CodeWatcher: IDE Telemetry Data Extraction Tool for Understanding Coding Interactions with LLMs
Manaal Basha, Aimeê M. Ribeiro, Jeena Javahar, Cleidson R. B. de Souza, Gema Rodríguez-Pérez
TL;DR
This work introduces CodeWatcher, a lightweight client-server system that unobtrusively captures fine-grained IDE interactions between developers and code-generation tools within VS Code. By logging a semantically rich event stream (Start, End, Insertion, Deletion, Focus, Unfocus, Copy, Paste) and storing it in a MongoDB backend via a Python FastAPI server, the approach enables post-hoc session reconstruction and real-time feedback for CGT usage analysis. The paper details the event taxonomy, the RESTful architecture, and validation across diverse use cases, including an empirical method to classify final code as AI-generated, AI-modified, or user-written, with promising yet improvable precision and recall. Overall, CodeWatcher provides a scalable, adaptable foundation for studying CGT impact on productivity, learning, and responsible AI in software development, with broad potential for education, research, and industry use.
Abstract
Understanding how developers interact with code generation tools (CGTs) requires detailed, real-time data on programming behavior which is often difficult to collect without disrupting workflow. We present \textit{CodeWatcher}, a lightweight, unobtrusive client-server system designed to capture fine-grained interaction events from within the Visual Studio Code (VS Code) editor. \textit{CodeWatcher} logs semantically meaningful events such as insertions made by CGTs, deletions, copy-paste actions, and focus shifts, enabling continuous monitoring of developer activity without modifying user workflows. The system comprises a VS Code plugin, a Python-based RESTful API, and a MongoDB backend, all containerized for scalability and ease of deployment.
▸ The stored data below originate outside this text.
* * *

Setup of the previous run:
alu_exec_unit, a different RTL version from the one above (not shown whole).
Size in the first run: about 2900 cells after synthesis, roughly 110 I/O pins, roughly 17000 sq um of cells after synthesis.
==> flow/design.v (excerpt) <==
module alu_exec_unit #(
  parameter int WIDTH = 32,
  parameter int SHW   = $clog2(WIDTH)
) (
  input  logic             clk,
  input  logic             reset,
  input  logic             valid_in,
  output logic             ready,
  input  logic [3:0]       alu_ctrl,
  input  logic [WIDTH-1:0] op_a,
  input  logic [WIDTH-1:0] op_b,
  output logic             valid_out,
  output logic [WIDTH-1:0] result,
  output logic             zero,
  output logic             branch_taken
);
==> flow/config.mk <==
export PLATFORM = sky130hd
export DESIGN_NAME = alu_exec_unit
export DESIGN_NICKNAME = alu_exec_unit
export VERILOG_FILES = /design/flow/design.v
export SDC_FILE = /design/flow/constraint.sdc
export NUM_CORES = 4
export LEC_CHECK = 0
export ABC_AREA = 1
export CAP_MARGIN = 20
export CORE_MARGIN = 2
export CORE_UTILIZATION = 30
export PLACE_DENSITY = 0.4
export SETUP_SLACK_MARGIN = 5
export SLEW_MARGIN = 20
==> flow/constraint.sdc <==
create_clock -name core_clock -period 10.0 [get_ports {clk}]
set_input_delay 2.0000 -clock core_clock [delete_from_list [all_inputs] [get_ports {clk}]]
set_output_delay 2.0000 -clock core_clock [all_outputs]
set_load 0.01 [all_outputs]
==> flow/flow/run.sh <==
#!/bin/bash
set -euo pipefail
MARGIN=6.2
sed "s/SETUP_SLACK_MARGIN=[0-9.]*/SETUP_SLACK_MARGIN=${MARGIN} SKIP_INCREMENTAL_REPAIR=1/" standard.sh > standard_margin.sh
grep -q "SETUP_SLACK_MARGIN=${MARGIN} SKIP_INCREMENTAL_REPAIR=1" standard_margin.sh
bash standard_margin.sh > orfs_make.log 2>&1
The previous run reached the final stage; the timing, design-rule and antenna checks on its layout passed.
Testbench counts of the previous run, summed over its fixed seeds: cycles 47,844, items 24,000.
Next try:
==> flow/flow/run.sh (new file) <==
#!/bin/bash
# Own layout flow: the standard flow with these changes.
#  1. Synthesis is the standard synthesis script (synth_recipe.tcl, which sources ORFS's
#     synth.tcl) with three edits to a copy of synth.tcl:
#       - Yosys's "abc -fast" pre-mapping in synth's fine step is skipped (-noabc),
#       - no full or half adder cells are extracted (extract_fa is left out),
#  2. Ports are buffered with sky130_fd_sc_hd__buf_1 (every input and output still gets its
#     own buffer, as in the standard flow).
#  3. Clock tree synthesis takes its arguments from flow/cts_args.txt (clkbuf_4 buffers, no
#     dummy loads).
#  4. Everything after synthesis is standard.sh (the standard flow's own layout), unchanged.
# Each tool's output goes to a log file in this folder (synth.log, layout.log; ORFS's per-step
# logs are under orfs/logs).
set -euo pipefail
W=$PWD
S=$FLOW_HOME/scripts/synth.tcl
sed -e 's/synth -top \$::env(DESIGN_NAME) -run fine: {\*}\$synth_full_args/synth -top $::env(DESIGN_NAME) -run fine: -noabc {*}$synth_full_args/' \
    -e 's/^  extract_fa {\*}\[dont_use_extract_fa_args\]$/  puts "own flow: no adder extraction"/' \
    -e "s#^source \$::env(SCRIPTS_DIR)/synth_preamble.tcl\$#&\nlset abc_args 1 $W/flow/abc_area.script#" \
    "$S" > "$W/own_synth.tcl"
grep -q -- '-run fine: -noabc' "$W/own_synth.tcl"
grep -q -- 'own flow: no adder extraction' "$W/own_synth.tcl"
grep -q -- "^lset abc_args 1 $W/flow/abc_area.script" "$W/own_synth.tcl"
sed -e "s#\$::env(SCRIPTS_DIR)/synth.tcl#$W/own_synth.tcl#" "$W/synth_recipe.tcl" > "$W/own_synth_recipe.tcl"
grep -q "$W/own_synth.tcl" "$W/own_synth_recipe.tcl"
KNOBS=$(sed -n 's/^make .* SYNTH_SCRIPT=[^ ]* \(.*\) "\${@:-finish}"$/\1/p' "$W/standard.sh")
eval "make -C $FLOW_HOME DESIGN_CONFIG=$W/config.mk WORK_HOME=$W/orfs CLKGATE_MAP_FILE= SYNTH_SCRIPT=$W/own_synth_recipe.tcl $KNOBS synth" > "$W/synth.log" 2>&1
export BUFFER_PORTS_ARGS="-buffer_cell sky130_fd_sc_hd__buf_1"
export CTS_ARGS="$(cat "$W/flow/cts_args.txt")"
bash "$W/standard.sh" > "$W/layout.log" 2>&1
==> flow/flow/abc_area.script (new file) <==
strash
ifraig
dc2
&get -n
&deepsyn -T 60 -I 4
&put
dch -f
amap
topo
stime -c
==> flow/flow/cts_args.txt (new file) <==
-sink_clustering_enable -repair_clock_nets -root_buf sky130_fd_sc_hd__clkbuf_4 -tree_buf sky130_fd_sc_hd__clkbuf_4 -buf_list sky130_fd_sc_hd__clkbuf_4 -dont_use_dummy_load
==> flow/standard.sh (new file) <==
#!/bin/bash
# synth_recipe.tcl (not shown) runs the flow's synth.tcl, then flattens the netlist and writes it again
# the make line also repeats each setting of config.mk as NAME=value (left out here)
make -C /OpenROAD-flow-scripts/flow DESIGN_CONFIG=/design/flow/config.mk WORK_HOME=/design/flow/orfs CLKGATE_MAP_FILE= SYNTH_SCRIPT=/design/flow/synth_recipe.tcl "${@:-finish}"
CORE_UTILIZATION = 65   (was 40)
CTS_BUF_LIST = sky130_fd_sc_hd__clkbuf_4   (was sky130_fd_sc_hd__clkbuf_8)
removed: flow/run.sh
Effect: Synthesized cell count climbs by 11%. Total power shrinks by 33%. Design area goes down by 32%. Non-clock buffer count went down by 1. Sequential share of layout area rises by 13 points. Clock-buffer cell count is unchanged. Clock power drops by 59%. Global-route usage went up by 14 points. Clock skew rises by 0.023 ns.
This is an optimization exercise on Yosys and OpenROAD, whose aim is small area, a short achievable clock period and few clock cycles per item, not a production implementation.
Function was checked by simulation only, so behaviour that the tests miss may differ from the original.

`run.sh`:
```
#!/bin/bash
# synth_recipe.tcl (not shown) runs the flow's synth.tcl, then flattens the netlist and writes it again
# the make line also repeats each setting of config.mk as NAME=value (left out here)
make -C /OpenROAD-flow-scripts/flow DESIGN_CONFIG=/design/flow/config.mk WORK_HOME=/design/flow/orfs CLKGATE_MAP_FILE= SYNTH_SCRIPT=/design/flow/synth_recipe.tcl finish
```
`config.mk`:
```
export PLATFORM = sky130hd
export DESIGN_NAME = coordinate_seeded_lcg_picker
export DESIGN_NICKNAME = coordinate_seeded_lcg_picker
export VERILOG_FILES = /design/flow/design.v
export SDC_FILE = /design/flow/constraint.sdc
export NUM_CORES = 4
export LEC_CHECK = 0
export CAP_MARGIN = 20
export CORE_MARGIN = 2
export CORE_UTILIZATION = 40
export SLEW_MARGIN = 20
```
`constraint.sdc`:
```
create_clock -name core_clock -period 14.5 [get_ports {clk}]
set_input_delay 2.9000 -clock core_clock [delete_from_list [all_inputs] [get_ports {clk}]]
set_output_delay 2.9000 -clock core_clock [all_outputs]
set_load 0.01 [all_outputs]
```
Context: an optimization exercise on an open-source flow, tuned for small area, a short achievable clock period and few clock cycles per item. The choices shown serve that exercise and are no tape-out recipe.
Function was checked by simulation only, so behaviour that the tests miss may differ from the original.

**design/flow/flow/run.sh**
```bash
#!/bin/bash
set -euo pipefail
bash standard.sh SETUP_SLACK_MARGIN=7.5 finish > standard_flow.log 2>&1
```
**design/flow/standard.sh**
```bash
#!/bin/bash
# synth_recipe.tcl (not shown) runs the flow's synth.tcl, then flattens the netlist and writes it again
# the make line also repeats each setting of config.mk as NAME=value (left out here)
make -C /OpenROAD-flow-scripts/flow DESIGN_CONFIG=/design/flow/config.mk WORK_HOME=/design/flow/orfs CLKGATE_MAP_FILE= SYNTH_SCRIPT=/design/flow/synth_recipe.tcl "${@:-finish}"
```
**design/flow/config.mk**
```make
export PLATFORM = sky130hd
export DESIGN_NAME = ray_convex_plane_clip
export DESIGN_NICKNAME = ray_convex_plane_clip
export VERILOG_FILES = /design/flow/design.v
export SDC_FILE = /design/flow/constraint.sdc
export NUM_CORES = 4
export LEC_CHECK = 0
export CAP_MARGIN = 20
export CORE_MARGIN = 2
export CORE_UTILIZATION = 40
export SLEW_MARGIN = 20
```
**design/flow/constraint.sdc**
```tcl
create_clock -name core_clock -period 12.0 [get_ports {clk_i}]
set_input_delay 2.4000 -clock core_clock [delete_from_list [all_inputs] [get_ports {clk_i}]]
set_output_delay 2.4000 -clock core_clock [all_outputs]
set_load 0.01 [all_outputs]
```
By structuring and timestamping each event, \textit{CodeWatcher} enables post-hoc reconstruction of coding sessions and facilitates rich behavioral analyses, including how and when CGTs are used during development. This infrastructure is crucial for supporting research on responsible AI, developer productivity, and the human-centered evaluation of CGTs. Please find the demo, diagrams, and tool here: https://osf.io/j2kru/overview.